Ленар не верил в гремлинов. Но он должен был предложить какую-нибудь совершенно нейтральную и бредовую версию, чтобы избавить себя от необходимости первым начинать искать виноватых среди гостей. Он должен был заставить своих подчиненных самостоятельно рассмотреть эту версию. Он должен был убедиться, что такие мысли посетили не только его голову. Он должен был меньше общаться с Петре.
– Даже если и искать подозреваемых среди учтенных лиц, – начал размышлять Эмиль, – то Софию с Уве можно сразу отсекать. Они физически не могли сделать такое без посторонней помощи.

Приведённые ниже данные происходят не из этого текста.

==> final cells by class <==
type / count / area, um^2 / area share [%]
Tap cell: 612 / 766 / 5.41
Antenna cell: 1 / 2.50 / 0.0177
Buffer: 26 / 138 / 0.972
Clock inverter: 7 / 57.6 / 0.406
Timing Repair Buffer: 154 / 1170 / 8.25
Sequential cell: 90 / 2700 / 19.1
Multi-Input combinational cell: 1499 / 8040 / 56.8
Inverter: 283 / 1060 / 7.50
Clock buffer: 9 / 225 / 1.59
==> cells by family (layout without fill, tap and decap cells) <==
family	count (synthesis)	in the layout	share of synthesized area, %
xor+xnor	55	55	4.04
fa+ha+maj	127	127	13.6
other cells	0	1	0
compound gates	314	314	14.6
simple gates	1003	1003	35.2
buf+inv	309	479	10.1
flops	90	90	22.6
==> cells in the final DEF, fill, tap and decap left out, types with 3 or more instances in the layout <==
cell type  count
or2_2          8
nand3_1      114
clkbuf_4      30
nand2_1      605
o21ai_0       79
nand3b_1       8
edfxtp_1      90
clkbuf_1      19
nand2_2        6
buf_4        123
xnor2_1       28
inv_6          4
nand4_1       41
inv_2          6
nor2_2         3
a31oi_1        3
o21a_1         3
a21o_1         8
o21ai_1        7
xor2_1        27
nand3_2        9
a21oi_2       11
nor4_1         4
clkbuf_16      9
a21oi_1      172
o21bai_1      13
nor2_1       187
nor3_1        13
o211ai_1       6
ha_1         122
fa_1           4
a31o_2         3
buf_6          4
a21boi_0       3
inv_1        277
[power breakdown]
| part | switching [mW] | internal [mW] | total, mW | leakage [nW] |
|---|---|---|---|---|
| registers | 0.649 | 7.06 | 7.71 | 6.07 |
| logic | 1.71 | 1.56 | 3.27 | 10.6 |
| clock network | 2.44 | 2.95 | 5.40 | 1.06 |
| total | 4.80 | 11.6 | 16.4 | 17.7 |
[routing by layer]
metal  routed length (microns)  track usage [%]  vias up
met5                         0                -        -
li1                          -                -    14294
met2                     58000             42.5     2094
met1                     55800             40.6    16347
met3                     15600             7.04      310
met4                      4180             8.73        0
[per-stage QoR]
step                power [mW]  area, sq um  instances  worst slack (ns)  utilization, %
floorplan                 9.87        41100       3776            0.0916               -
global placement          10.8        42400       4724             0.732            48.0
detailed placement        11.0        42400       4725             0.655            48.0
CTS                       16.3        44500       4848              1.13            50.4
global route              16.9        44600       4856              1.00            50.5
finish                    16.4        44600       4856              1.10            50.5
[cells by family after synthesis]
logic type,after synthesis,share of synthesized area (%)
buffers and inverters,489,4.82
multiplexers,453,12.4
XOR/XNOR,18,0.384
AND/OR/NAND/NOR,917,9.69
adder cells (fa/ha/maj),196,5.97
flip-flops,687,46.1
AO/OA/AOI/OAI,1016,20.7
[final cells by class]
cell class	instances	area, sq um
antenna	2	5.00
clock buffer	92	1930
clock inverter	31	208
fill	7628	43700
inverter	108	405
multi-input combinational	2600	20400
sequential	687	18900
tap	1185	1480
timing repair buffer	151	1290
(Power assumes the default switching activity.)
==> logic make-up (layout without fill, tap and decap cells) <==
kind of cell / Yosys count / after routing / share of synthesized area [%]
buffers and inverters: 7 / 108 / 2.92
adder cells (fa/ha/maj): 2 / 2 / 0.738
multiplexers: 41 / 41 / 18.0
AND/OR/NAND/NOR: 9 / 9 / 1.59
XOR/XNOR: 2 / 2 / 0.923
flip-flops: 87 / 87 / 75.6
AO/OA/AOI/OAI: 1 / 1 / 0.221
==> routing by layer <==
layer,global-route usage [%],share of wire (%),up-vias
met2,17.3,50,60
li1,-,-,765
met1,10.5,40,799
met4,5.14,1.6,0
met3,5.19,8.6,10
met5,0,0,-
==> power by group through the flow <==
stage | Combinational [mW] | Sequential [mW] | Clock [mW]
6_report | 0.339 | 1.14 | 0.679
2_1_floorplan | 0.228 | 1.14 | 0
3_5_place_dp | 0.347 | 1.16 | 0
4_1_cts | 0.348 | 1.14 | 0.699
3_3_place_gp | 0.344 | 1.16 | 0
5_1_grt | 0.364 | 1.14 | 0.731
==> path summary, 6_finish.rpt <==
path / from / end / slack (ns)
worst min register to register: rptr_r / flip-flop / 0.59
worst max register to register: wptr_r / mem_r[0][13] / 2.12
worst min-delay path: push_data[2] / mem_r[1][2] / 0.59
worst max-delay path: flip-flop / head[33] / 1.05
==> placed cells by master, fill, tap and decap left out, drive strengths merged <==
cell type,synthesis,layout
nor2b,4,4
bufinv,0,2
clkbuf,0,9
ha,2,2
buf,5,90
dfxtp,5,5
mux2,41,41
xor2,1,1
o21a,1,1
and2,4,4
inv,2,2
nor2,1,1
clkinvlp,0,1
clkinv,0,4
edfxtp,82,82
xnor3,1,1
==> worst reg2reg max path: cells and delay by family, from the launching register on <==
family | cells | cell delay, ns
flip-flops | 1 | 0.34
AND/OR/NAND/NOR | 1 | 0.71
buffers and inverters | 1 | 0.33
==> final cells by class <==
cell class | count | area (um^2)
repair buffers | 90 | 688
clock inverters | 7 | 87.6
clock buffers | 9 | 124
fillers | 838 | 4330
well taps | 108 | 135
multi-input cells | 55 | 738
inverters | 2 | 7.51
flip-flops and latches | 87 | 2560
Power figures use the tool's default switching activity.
===== src/hw/rtl/abp_pkg.sv =====
package abp_pkg;

  // Table sizes and counter width.
  localparam int PHT_ENTRIES  = 4096;
  localparam int BIAS_ENTRIES = 4096;
  localparam int CTR_BITS     = 2;

  // Fixed field widths.
  localparam int ADDR_W  = 32;
  localparam int HIST_W  = 12;
  localparam int SHIFT_W = 2;
  localparam int REQ_W   = 3;

  // Derived index widths.
  localparam int PHT_IDX_W  = $clog2(PHT_ENTRIES);
  localparam int BIAS_IDX_W = $clog2(BIAS_ENTRIES);

  // The clearing pass walks the larger of the two tables.
  localparam int CLR_DEPTH = (PHT_ENTRIES > BIAS_ENTRIES) ? PHT_ENTRIES : BIAS_ENTRIES;
  localparam int CLR_W     = $clog2(CLR_DEPTH);

  // Bias table entry: {bias_set, bias}.
  localparam int BIAS_W = 2;

  // History keeps only the bits that can reach a counter index.
  localparam logic [HIST_W-1:0] HIST_MASK = HIST_W'(PHT_ENTRIES - 1);

  // Counter limits; a counter above the threshold says agree.
  localparam logic [CTR_BITS-1:0] CTR_MAX    = {CTR_BITS{1'b1}};
  localparam logic [CTR_BITS-1:0] CTR_THRESH = CTR_BITS'((1 << (CTR_BITS - 1)) - 1);

  localparam logic [SHIFT_W-1:0] INST_SHIFT_RST = 2'd2;

  // Queue between the front and the back.
  localparam int QDEPTH = 2;
  localparam int QPTR_W = $clog2(QDEPTH);
  localparam int QCNT_W = $clog2(QDEPTH + 1);

  // Request codes as they arrive on the input port.
  localparam logic [REQ_W-1:0] REQ_LOOKUP   = 3'd0;
  localparam logic [REQ_W-1:0] REQ_UNCOND   = 3'd1;
  localparam logic [REQ_W-1:0] REQ_RESOLVE  = 3'd2;
  localparam logic [REQ_W-1:0] REQ_RESTORE  = 3'd3;
  localparam logic [REQ_W-1:0] REQ_BTB_MISS = 3'd4;

  // Request class after decode; unknown codes become KIND_NOP.
  typedef enum logic [2:0] {
    KIND_LOOKUP,
    KIND_UNCOND,
    KIND_RESOLVE,
    KIND_RESTORE,
    KIND_BTB_MISS,
    KIND_NOP
  } kind_t;

  typedef enum logic {
    BK_IDLE,
    BK_EXEC
  } back_state_t;

  // One queued request.
  typedef struct packed {
    kind_t                 kind;
    logic [BIAS_IDX_W-1:0] bidx;
    logic [PHT_IDX_W-1:0]  pbase;
    logic                  taken;
    logic                  squashed;
    logic [HIST_W-1:0]     saved;
  } q_entry_t;

  // History bits that land in the counter index.
  function automatic logic [PHT_IDX_W-1:0] hist_idx(input logic [HIST_W-1:0] h);
    logic [31:0] t;
    t = 32'(h) & 32'(PHT_ENTRIES - 1);
    return t[PHT_IDX_W-1:0];
  endfunction

endpackage
===== config.mk =====
export PLATFORM = sky130hd
export DESIGN_NAME = name_address_table
export DESIGN_NICKNAME = d
export VERILOG_FILES = /design/src/hdl/nat_pkg.sv /design/src/hdl/nat_ram.sv /design/src/hdl/name_address_table.sv
export SDC_FILE = /design/constraint.sdc
export NUM_CORES = 2
export LEC_CHECK = 0
export BUFFER_PORTS_ARGS = -buffer_cell sky130_fd_sc_hd__buf_2
export CORE_MARGIN = 2
export CORE_UTILIZATION = 35
export CTS_CLUSTER_DIAMETER = 40
export DETAILED_ROUTE_END_ITERATION = 16
export PLACE_DENSITY = 0.56
export SETUP_SLACK_MARGIN = 0.05
export SLEW_MARGIN = 20
export SYNTH_ARGS = -nofsm -noshare
export SYNTH_HDL_FRONTEND = slang
export SYNTH_SLANG_ARGS = --single-unit

===== constraint.sdc =====
create_clock -name clk -period 22.4 [get_ports clk]
set_input_delay 2.24 -clock clk [delete_from_list [all_inputs] [get_ports clk]]
set_output_delay 2.24 -clock clk [all_outputs]
set_load 0.05 [all_outputs]

===== src/hdl/nat_pkg.sv =====
// Shared types, codes and helpers for the name/address table.
// Used by name_address_table; no dependencies.
package nat_pkg;

  // Default sizing
  localparam int ENTRIES_DEF    = 32;
  localparam int NAME_BYTES_DEF = 8;

  // Address reported by a name lookup that finds nothing
  localparam logic [7:0] ADDR_NONE = 8'hFF;

  // Request codes
  typedef enum logic [2:0] {
    ACT_ADD        = 3'd0,
    ACT_FIND_NAME  = 3'd1,
    ACT_FIND_INDEX = 3'd2,
    ACT_UPD_ADDR   = 3'd3,
    ACT_UPD_INDEX  = 3'd4
  } action_t;

  // Result status codes
  typedef enum logic [1:0] {
    STAT_OK        = 2'd0,
    STAT_NOT_FOUND = 2'd1,
    STAT_FULL      = 2'd2,
    STAT_RANGE     = 2'd3
  } status_t;

  // Sequencer states
  typedef enum logic [1:0] {
    S_IDLE = 2'd0,
    S_SCAN = 2'd1,
    S_DONE = 2'd2
  } state_t;

  // Cut a name at its first zero byte and at nbytes bytes; clear the rest
  function automatic logic [63:0] clean_name(input logic [63:0] raw, input int nbytes);
    logic [63:0] res;
    logic        stop;
    res  = '0;
    stop = 1'b0;
    for (int b = 0; b < 8; b++) begin
      if (!stop && (b < nbytes) && (raw[8*b +: 8] != 8'h00)) begin
        res[8*b +: 8] = raw[8*b +: 8];
      end else begin
        stop = 1'b1;
      end
    end
    return res;
  endfunction

endpackage


===== src/hdl/nat_ram.sv =====
// Generic single-clock RAM: one write port, one read port, registered read.
// Depends on nothing.
module nat_ram #(
  parameter int WIDTH = 72,
  parameter int DEPTH = 32
) (
  input  logic                     clk,
  input  logic                     we,
  input  logic [$clog2(DEPTH)-1:0] waddr,
  input  logic [WIDTH-1:0]         wdata,
  input  logic                     re,
  input  logic [$clog2(DEPTH)-1:0] raddr,
  output logic [WIDTH-1:0]         rdata
);

  logic [WIDTH-1:0] mem [DEPTH];

  // Write port
  always_ff @(posedge clk) begin
    if (we) begin
      mem[waddr] <= wdata;
    end
  end

  // Registered read port
  always_ff @(posedge clk) begin
    if (re) begin
      rdata <= mem[raddr];
    end
  end

endmodule


===== src/hdl/name_address_table.sv =====
// Name/address table: up to ENTRIES pairs of a zero-padded name and an 8-bit
// address, kept in one RAM and searched one slot per cycle through its single
// read port. A search ends at the first matching slot or after the last stored
// entry; update-by-index and unknown actions skip the search. A finished
// request waits for as long as out_stall holds the previous result in the
// output register. One request is handled at a time; a new request is taken
// while the previous result still waits in the output register.
// Depends on nat_pkg and nat_ram.
module name_address_table #(
  parameter int ENTRIES    = nat_pkg::ENTRIES_DEF,
  parameter int NAME_BYTES = nat_pkg::NAME_BYTES_DEF
) (
  input  logic        clk,
  input  logic        rst_n,
  // request channel
  input  logic        in_valid,
  output logic        in_stall,
  input  logic [2:0]  in_action,
  input  logic [63:0] in_entry_name,
  input  logic [7:0]  in_entry_address,
  input  logic [4:0]  in_entry_index,
  // result channel
  output logic        out_valid,
  input  logic        out_stall,
  output logic [1:0]  out_status,
  output logic [7:0]  out_found_address,
  output logic [4:0]  out_found_index,
  output logic        out_table_empty,
  output logic [5:0]  out_entry_count
);

  localparam int NAME_W = 8 * NAME_BYTES;
  localparam int DATA_W = NAME_W + 8;
  localparam int SLOT_W = $clog2(ENTRIES);
  localparam int CNT_W  = $clog2(ENTRIES + 1);
  localparam int CMP_W  = (CNT_W > 5) ? CNT_W : 5;
  localparam int FI_W   = (SLOT_W > 5) ? SLOT_W : 5;
  localparam int EC_W   = (CNT_W > 6) ? CNT_W : 6;

  // Control state
  nat_pkg::state_t  state_r, state_nxt;
  logic [CNT_W-1:0] count_r, count_nxt;
  logic [CNT_W-1:0] rd_idx_r, rd_idx_nxt;
  logic             rd_pend_r, rd_pend_nxt;
  logic             out_valid_r, out_valid_nxt;

  // Request and working payload
  nat_pkg::action_t  act_r, act_nxt;
  logic [NAME_W-1:0] name_r, name_nxt;
  logic [7:0]        addr_r, addr_nxt;
  logic [SLOT_W-1:0] rd_slot_r, rd_slot_nxt;
  nat_pkg::status_t  res_status_r, res_status_nxt;
  logic [7:0]        res_faddr_r, res_faddr_nxt;
  logic [SLOT_W-1:0] res_fidx_r, res_fidx_nxt;

  // Output payload
  logic [1:0] out_status_r, out_status_nxt;
  logic [7:0] out_faddr_r, out_faddr_nxt;
  logic [4:0] out_fidx_r, out_fidx_nxt;
  logic       out_empty_r, out_empty_nxt;
  logic [5:0] out_count_r, out_count_nxt;

  // RAM ports
  logic              ram_we, ram_re;
  logic [SLOT_W-1:0] ram_waddr, ram_raddr;
  logic [DATA_W-1:0] ram_wdata, ram_rdata;

  // Helpers
  logic [63:0]       in_name_full;
  logic [NAME_W-1:0] in_name;
  logic [CMP_W-1:0]  idx_ext, cnt_ext;
  logic              idx_bad;
  logic              in_xfer, out_free;
  logic              slot_match, hit, miss, full;
  logic [FI_W-1:0]   fidx_ext;
  logic [EC_W-1:0]   count_ext;

  assign in_name_full = nat_pkg::clean_name(in_entry_name, NAME_BYTES);
  assign in_name      = in_name_full[NAME_W-1:0];
  assign idx_ext      = CMP_W'(in_entry_index);
  assign cnt_ext      = CMP_W'(count_r);
  assign idx_bad      = (idx_ext >= cnt_ext);
  assign in_stall     = (state_r != nat_pkg::S_IDLE);
  assign in_xfer      = in_valid && !in_stall;
  assign out_free     = !out_valid_r || !out_stall;
  assign full         = (count_r == CNT_W'(ENTRIES));
  assign fidx_ext     = FI_W'(res_fidx_r);
  assign count_ext    = EC_W'(count_r);

  // Compare the slot read last cycle; name lookups match names, others addresses
  always_comb begin
    if (act_r == nat_pkg::ACT_FIND_NAME) begin
      slot_match = (ram_rdata[NAME_W-1:0] == name_r);
    end else begin
      slot_match = (ram_rdata[DATA_W-1:NAME_W] == addr_r);
    end
  end
  assign hit  = rd_pend_r && slot_match;
  assign miss = !rd_pend_r && (rd_idx_r >= count_r);

  nat_ram #(
    .WIDTH (DATA_W),
    .DEPTH (ENTRIES)
  ) u_ram (
    .clk   (clk),
    .we    (ram_we),
    .waddr (ram_waddr),
    .wdata (ram_wdata),
    .re    (ram_re),
    .raddr (ram_raddr),
    .rdata (ram_rdata)
  );

  // Next state, RAM control and result bookkeeping
  always_comb begin
    state_nxt      = state_r;
    count_nxt      = count_r;
    rd_idx_nxt     = rd_idx_r;
    rd_pend_nxt    = 1'b0;
    rd_slot_nxt    = rd_slot_r;
    out_valid_nxt  = out_valid_r;
    act_nxt        = act_r;
    name_nxt       = name_r;
    addr_nxt       = addr_r;
    res_status_nxt = res_status_r;
    res_faddr_nxt  = res_faddr_r;
    res_fidx_nxt   = res_fidx_r;
    out_status_nxt = out_status_r;
    out_faddr_nxt  = out_faddr_r;
    out_fidx_nxt   = out_fidx_r;
    out_empty_nxt  = out_empty_r;
    out_count_nxt  = out_count_r;
    ram_we         = 1'b0;
    ram_waddr      = rd_slot_r;
    ram_wdata      = {addr_r, name_r};
    ram_re         = 1'b0;
    ram_raddr      = rd_idx_r[SLOT_W-1:0];

    // result register drains independently of the sequencer
    if (out_valid_r && !out_stall) begin
      out_valid_nxt = 1'b0;
    end

    unique case (state_r)
      nat_pkg::S_IDLE: begin
        if (in_xfer) begin
          act_nxt        = nat_pkg::action_t'(in_action);
          name_nxt       = in_name;
          addr_nxt       = in_entry_address;
          res_status_nxt = nat_pkg::STAT_OK;
          res_faddr_nxt  = '0;
          res_fidx_nxt   = '0;
          rd_idx_nxt     = '0;
          unique case (nat_pkg::action_t'(in_action)) inside
            nat_pkg::ACT_ADD, nat_pkg::ACT_FIND_NAME,
            nat_pkg::ACT_FIND_INDEX, nat_pkg::ACT_UPD_ADDR: begin
              state_nxt = nat_pkg::S_SCAN;
            end
            nat_pkg::ACT_UPD_INDEX: begin
              // slot known up front: write straight away
              if (idx_bad) begin
                res_status_nxt = nat_pkg::STAT_RANGE;
              end else begin
                ram_we    = 1'b1;
                ram_waddr = SLOT_W'(in_entry_index);
                ram_wdata = {in_entry_address, in_name};
              end
              state_nxt = nat_pkg::S_DONE;
            end
            default: begin
              state_nxt = nat_pkg::S_DONE;
            end
          endcase
        end
      end

      nat_pkg::S_SCAN: begin
        // read one slot ahead of the compare
        if (rd_idx_r < count_r) begin
          ram_re      = 1'b1;
          rd_pend_nxt = 1'b1;
          rd_slot_nxt = rd_idx_r[SLOT_W-1:0];
          rd_idx_nxt  = rd_idx_r + 1'b1;
        end
        if (hit || miss) begin
          rd_pend_nxt = 1'b0;
          state_nxt   = nat_pkg::S_DONE;
          case (act_r)
            nat_pkg::ACT_ADD: begin
              if (hit) begin
                ram_we = 1'b1;
              end else if (full) begin
                res_status_nxt = nat_pkg::STAT_FULL;
              end else begin
                ram_we    = 1'b1;
                ram_waddr = count_r[SLOT_W-1:0];
                count_nxt = count_r + 1'b1;
              end
            end
            nat_pkg::ACT_FIND_NAME: begin
              if (hit) begin
                res_faddr_nxt = ram_rdata[DATA_W-1:NAME_W];
              end else begin
                res_faddr_nxt  = nat_pkg::ADDR_NONE;
                res_status_nxt = nat_pkg::STAT_NOT_FOUND;
              end
            end
            nat_pkg::ACT_FIND_INDEX: begin
              if (hit) begin
                res_fidx_nxt = rd_slot_r;
              end else begin
                res_status_nxt = nat_pkg::STAT_NOT_FOUND;
              end
            end
            default: begin
              // update by address
              if (hit) begin
                ram_we = 1'b1;
              end else begin
                res_status_nxt = nat_pkg::STAT_NOT_FOUND;
              end
            end
          endcase
        end
      end

      nat_pkg::S_DONE: begin
        // hand the result over once the output register is free
        if (out_free) begin
          out_valid_nxt  = 1'b1;
          out_status_nxt = res_status_r;
          out_faddr_nxt  = res_faddr_r;
          out_fidx_nxt   = fidx_ext[4:0];
          out_empty_nxt  = (count_r == '0);
          out_count_nxt  = count_ext[5:0];
          state_nxt      = nat_pkg::S_IDLE;
        end
      end

      default: begin
        state_nxt = nat_pkg::S_IDLE;
      end
    endcase
  end

  // Control registers
  always_ff @(posedge clk) begin
    if (!rst_n) begin
      state_r     <= nat_pkg::S_IDLE;
      count_r     <= '0;
      rd_idx_r    <= '0;
      rd_pend_r   <= 1'b0;
      out_valid_r <= 1'b0;
    end else begin
      state_r     <= state_nxt;
      count_r     <= count_nxt;
      rd_idx_r    <= rd_idx_nxt;
      rd_pend_r   <= rd_pend_nxt;
      out_valid_r <= out_valid_nxt;
    end
  end

  // Payload registers
  always_ff @(posedge clk) begin
    act_r        <= act_nxt;
    name_r       <= name_nxt;
    addr_r       <= addr_nxt;
    rd_slot_r    <= rd_slot_nxt;
    res_status_r <= res_status_nxt;
    res_faddr_r  <= res_faddr_nxt;
    res_fidx_r   <= res_fidx_nxt;
    out_status_r <= out_status_nxt;
    out_faddr_r  <= out_faddr_nxt;
    out_fidx_r   <= out_fidx_nxt;
    out_empty_r  <= out_empty_nxt;
    out_count_r  <= out_count_nxt;
  end

  assign out_valid         = out_valid_r;
  assign out_status        = out_status_r;
  assign out_found_address = out_faddr_r;
  assign out_found_index   = out_fidx_r;
  assign out_table_empty   = out_empty_r;
  assign out_entry_count   = out_count_r;

  // Checks
  a_count_bound: assert property (@(posedge clk) disable iff (!rst_n)
    count_r <= CNT_W'(ENTRIES))
    else $error("entry count above table size");

  a_count_step: assert property (@(posedge clk) disable iff (!rst_n)
    ($past(rst_n) && (count_r != $past(count_r))) |->
      ($past(state_r) == nat_pkg::S_SCAN && count_r == $past(count_r) + 1'b1))
    else $error("entry count changed outside an append");

  a_result_from_done: assert property (@(posedge clk) disable iff (!rst_n)
    ($past(rst_n) && $rose(out_valid_r)) |-> ($past(state_r) == nat_pkg::S_DONE))
    else $error("result raised without a finished request");

  a_read_in_range: assert property (@(posedge clk) disable iff (!rst_n)
    rd_pend_r |-> (CNT_W'(rd_slot_r) < count_r && state_r == nat_pkg::S_SCAN))
    else $error("compare of a slot beyond the count");

endmodule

– Тогда и Петре тоже нельзя брать в расчет, – добавил Радэк.
– Почему?
– Не в обиду ему, но он ни черта не смыслит в нашей технике. Он не мог просто взять и найти место, куда надо вставить перемычку, чтобы…
Радэк замолчал, поморщившись от боли, которая до сих пор вытесняла мысли из его головы.
– Чтобы что? – спросил Ленар, повернувшись к Радэку левым ухом. – Чтобы поставить нас всех на уши? Никто из вас не рассматривал версию, что в этом действии нет видимого мотива? Словно тот, кто это сделал, вообще не осознавал, что делает.
– Допустим. Но что насчет Марвина? Петре уж точно не хватило бы навыков, чтобы напортачить до такой степени.
– Я предлагаю бросить попытки все валить на Петре, – предложила Вильма. – Понимаю, что он у нас не на самом хорошем счету, но давайте охотиться на ведьм в другом месте.
– Верно, – с неохотой произнес Радэк и щелкнул пальцем по капельнице, словно это могло как-то облегчить ему головную боль. – Предлагаю начать все валить на трех основных подозреваемых.
– На Илью, Густава и Акселя?
– Именно. Особенно на Густава.
– Почему?
– Не знаю, но если у нас тут открылся кружок охоты на ведьм, то давайте в первую очередь отправим на костер того, кто первым нашел неисправность.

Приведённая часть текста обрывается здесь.